Wolfgang Amadé und Maria Anna Mozart
Zum Internationalen Weltfrauentag spielen Musikerinnen unseres Residenz-Ensembles die Violinsonate Nr. 17 C-Dur KV 296 von Wolfgang Amadé Mozart gefolgt von einem Allegro aus dem „Notenbuch für Nannerl“, jener Klavierschule, die Leopold Mozart für den Unterricht seiner Tochter Maria Anna anfertigte. 1764 berichtete der stolze Vater: „daß mein Mädl eine der geschicktesten Spillerinnen in Europa ist, wenn sie gleich nur 12 Jahre hat“. Wir erinnern an eine begabte Pianistin, die gemeinsam mit ihrem Bruder konzertierte und als eine der weltweit ersten Klavierpädagoginnen gilt.
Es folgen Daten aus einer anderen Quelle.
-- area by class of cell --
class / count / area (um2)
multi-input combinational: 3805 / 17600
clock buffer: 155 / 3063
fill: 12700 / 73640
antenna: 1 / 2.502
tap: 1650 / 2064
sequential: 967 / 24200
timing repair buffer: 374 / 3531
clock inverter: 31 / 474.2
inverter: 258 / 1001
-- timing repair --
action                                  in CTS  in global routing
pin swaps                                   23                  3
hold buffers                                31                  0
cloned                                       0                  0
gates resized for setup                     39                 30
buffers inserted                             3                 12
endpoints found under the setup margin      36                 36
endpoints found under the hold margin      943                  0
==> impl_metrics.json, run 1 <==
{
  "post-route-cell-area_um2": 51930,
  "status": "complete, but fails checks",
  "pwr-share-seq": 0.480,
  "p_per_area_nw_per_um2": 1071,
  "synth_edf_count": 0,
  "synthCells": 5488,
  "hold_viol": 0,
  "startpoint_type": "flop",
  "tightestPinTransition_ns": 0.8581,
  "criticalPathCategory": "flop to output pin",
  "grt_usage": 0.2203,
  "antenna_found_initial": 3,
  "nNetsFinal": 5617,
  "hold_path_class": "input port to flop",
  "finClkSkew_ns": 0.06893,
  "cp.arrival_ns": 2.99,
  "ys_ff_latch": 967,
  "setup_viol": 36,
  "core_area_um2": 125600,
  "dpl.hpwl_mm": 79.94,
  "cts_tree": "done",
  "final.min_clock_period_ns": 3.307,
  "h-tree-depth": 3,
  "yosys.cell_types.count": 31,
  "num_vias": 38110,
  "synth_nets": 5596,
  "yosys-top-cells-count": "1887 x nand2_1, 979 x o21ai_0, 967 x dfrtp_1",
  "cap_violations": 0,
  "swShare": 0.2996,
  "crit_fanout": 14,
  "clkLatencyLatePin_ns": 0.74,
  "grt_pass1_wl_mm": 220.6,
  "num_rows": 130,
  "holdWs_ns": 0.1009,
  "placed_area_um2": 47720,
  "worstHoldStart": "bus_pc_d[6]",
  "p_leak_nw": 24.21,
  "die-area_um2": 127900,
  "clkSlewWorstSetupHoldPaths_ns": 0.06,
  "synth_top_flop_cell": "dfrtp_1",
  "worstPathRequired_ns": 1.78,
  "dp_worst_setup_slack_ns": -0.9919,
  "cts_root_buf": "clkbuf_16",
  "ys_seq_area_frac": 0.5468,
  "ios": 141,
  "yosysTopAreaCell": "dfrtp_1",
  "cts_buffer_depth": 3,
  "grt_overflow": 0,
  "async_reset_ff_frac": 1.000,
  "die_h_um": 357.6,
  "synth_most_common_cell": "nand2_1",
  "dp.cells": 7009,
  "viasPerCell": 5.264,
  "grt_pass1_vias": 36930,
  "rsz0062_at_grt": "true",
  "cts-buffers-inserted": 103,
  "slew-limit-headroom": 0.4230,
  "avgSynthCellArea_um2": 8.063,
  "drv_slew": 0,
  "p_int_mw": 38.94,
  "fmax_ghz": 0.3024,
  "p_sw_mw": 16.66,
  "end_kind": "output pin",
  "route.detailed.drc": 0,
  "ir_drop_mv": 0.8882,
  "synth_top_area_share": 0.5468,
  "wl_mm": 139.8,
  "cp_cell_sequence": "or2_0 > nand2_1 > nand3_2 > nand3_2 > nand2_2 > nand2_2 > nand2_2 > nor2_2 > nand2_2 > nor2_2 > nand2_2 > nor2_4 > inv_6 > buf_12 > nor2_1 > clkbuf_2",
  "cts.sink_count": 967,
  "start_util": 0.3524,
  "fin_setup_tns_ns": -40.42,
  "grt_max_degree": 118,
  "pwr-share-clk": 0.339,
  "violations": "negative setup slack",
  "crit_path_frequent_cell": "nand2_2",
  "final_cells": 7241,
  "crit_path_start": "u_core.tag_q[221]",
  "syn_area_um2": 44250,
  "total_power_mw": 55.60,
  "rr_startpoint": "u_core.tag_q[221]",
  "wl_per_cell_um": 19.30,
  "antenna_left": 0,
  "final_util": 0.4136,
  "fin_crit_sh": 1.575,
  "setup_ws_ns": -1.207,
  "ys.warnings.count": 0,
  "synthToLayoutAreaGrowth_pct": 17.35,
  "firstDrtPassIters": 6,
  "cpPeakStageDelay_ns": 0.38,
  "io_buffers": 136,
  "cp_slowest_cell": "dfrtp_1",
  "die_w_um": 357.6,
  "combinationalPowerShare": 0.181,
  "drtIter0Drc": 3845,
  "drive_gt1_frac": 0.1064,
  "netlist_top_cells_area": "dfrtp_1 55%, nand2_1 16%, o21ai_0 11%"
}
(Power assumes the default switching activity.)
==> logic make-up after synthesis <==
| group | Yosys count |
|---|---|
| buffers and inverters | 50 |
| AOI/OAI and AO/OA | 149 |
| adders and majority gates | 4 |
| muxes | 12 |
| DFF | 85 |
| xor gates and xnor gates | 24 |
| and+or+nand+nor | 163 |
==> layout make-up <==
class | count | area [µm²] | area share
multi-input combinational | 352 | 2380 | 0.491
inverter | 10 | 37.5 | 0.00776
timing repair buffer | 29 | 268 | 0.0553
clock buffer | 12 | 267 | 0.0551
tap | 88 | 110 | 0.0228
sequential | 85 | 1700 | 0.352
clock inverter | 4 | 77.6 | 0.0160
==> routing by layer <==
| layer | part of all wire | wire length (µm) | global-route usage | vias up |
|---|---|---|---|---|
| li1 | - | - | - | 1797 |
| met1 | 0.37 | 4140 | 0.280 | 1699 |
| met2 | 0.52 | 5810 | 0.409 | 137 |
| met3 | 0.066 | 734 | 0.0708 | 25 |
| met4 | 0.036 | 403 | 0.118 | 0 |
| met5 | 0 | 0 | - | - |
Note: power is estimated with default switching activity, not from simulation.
$ cat config.mk
export PLATFORM = sky130hd
export DESIGN_NAME = pipe_ctrl
export DESIGN_NICKNAME = d
export VERILOG_FILES = /design/src/rtl/pipe_ctrl.sv
export SDC_FILE = /design/constraint.sdc
export NUM_CORES = 1
export LEC_CHECK = 0
export ABC_AREA = 1
export CAP_MARGIN = 20
export CORE_MARGIN = 5
export CORE_UTILIZATION = 29
export CTS_CLUSTER_DIAMETER = 150
export DETAILED_ROUTE_END_ITERATION = 7
export PLACE_DENSITY = 0.79
export SYNTH_ARGS = -nofsm -noshare
export SYNTH_HDL_FRONTEND = slang
export SYNTH_SLANG_ARGS = --single-unit
$ cat constraint.sdc
create_clock -name cpuclk -period 1.25 [get_ports cpuclk]
set_input_delay 0.1875 -clock cpuclk [delete_from_list [all_inputs] [get_ports cpuclk]]
set_output_delay 0.1875 -clock cpuclk [all_outputs]
set_load 0.005 [all_outputs]
$ cat src/rtl/pipe_ctrl.sv
// Pipeline sequencing/hazard controller: run/drain/halt FSM, load-use stall, branch squash.
// Optional performance counters are built when PIPE_CTRL_PERF_EN is defined.
module pipe_ctrl #(
    parameter int DRAIN_CYCLES = 3,
    parameter int CNT_W        = 32
) (
    input  logic             cpuclk,
    input  logic             rst,
    input  logic             start,
    input  logic             upg_done_i,
    input  logic             halt_i,
    input  logic [4:0]       id_rs1,
    input  logic [4:0]       id_rs2,
    input  logic [4:0]       ex_rd,
    input  logic             ex_memread,
    input  logic             pcsrc,
    output logic             pc_en,
    output logic             ifid_en,
    output logic             ifid_flush,
    output logic             idex_flush,
    output logic             exmem_flush,
    output logic [1:0]       state_o,
    output logic [CNT_W-1:0] cycle_cnt,
    output logic [CNT_W-1:0] stall_cnt,
    output logic [CNT_W-1:0] flush_cnt
);

    typedef enum logic [1:0] {
        S_IDLE  = 2'b00,
        S_RUN   = 2'b01,
        S_DRAIN = 2'b10,
        S_HALT  = 2'b11
    } state_t;

    localparam logic [3:0] DRAIN_LOAD = 4'(DRAIN_CYCLES - 1);

    state_t     state;
    logic [3:0] drain_cnt;
    logic       load_use;

    assign state_o  = state;
    assign load_use = ex_memread && (ex_rd != 5'd0) &&
                      ((ex_rd == id_rs1) || (ex_rd == id_rs2));

    always_ff @(posedge cpuclk) begin
        if (rst) begin
            state     <= S_IDLE;
            drain_cnt <= 4'd0;
        end else begin
            unique case (state)
                S_IDLE:  if (start && upg_done_i) state <= S_RUN;
                S_RUN: begin
                    // Reprogramming beats halt; a taken branch squashes a halt in the same cycle.
                    if (!upg_done_i) begin
                        state <= S_IDLE;
                    end else if (halt_i && !pcsrc) begin
                        state     <= S_DRAIN;
                        drain_cnt <= DRAIN_LOAD;
                    end
                end
                S_DRAIN: begin
                    if (pcsrc)                  state <= S_RUN;
                    else if (drain_cnt == 4'd0) state <= S_HALT;
                    else                        drain_cnt <= drain_cnt - 4'd1;
                end
                S_HALT:  if (!start) state <= S_IDLE;
            endcase
        end
    end

    always_comb begin
        pc_en       = 1'b0;
        ifid_en     = 1'b0;
        ifid_flush  = 1'b1;
        idex_flush  = 1'b1;
        exmem_flush = 1'b1;
        unique case (state)
            S_IDLE, S_HALT: ;
            S_DRAIN: exmem_flush = 1'b0;
            S_RUN: begin
                if (pcsrc) begin
                    pc_en   = 1'b1;
                    ifid_en = 1'b1;
                end else if (load_use) begin
                    ifid_flush  = 1'b0;
                    exmem_flush = 1'b0;
                end else begin
                    pc_en       = 1'b1;
                    ifid_en     = 1'b1;
                    ifid_flush  = 1'b0;
                    idex_flush  = 1'b0;
                    exmem_flush = 1'b0;
                end
            end
        endcase
    end

`ifdef PIPE_CTRL_PERF_EN
    localparam logic [CNT_W-1:0] CNT_ONE = {{(CNT_W-1){1'b0}}, 1'b1};
    logic active;
    assign active = (state == S_RUN) || (state == S_DRAIN);

    always_ff @(posedge cpuclk) begin
        if (rst) begin
            cycle_cnt <= '0;
            stall_cnt <= '0;
            flush_cnt <= '0;
        end else begin
            if (active)                                  cycle_cnt <= cycle_cnt + CNT_ONE;
            if (state == S_RUN && load_use && !pcsrc)    stall_cnt <= stall_cnt + CNT_ONE;
            if (active && pcsrc)                         flush_cnt <= flush_cnt + CNT_ONE;
        end
    end
`else
    assign cycle_cnt = '0;
    assign stall_cnt = '0;
    assign flush_cnt = '0;
`endif

endmodule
Wolfgang Amadé Mozart (1756-1791)

Violinsonate Nr. 17 C-Dur KV 296
Allegro vivace
Andante sostenuto
Rondo. Allegro

Leopold Mozart (1719 – 1787)

Allegro C-Dur aus dem „Notenbuch für Nannerl“

 

Mitglieder des Residenz-Ensembles Salzburg
Emese Wilhelmy, Hammerklavier
Emeline Pierre Larsen, Violine

Pianoforte – das Hammerklavier
Ende des 17. Jahrhunderts etablierte sich mit dem Hammerklavier ein neues Tasteninstrument, auf dem man laut (forte) und leise (piano) spielen konnte – ideal für die fürstliche Kammer mit ihren speziellen Klangwelten. Im Gegensatz zum Cembalo, dessen Saiten mit Federkiel gezupft wurden, werden diese hier von kleinen, mit Filz oder Leder bespannten Hämmerchen angeschlagen. Bei unserem Instrument handelt es sich um einen Nachbau von Michael Haydns Hammerklavier von 1803.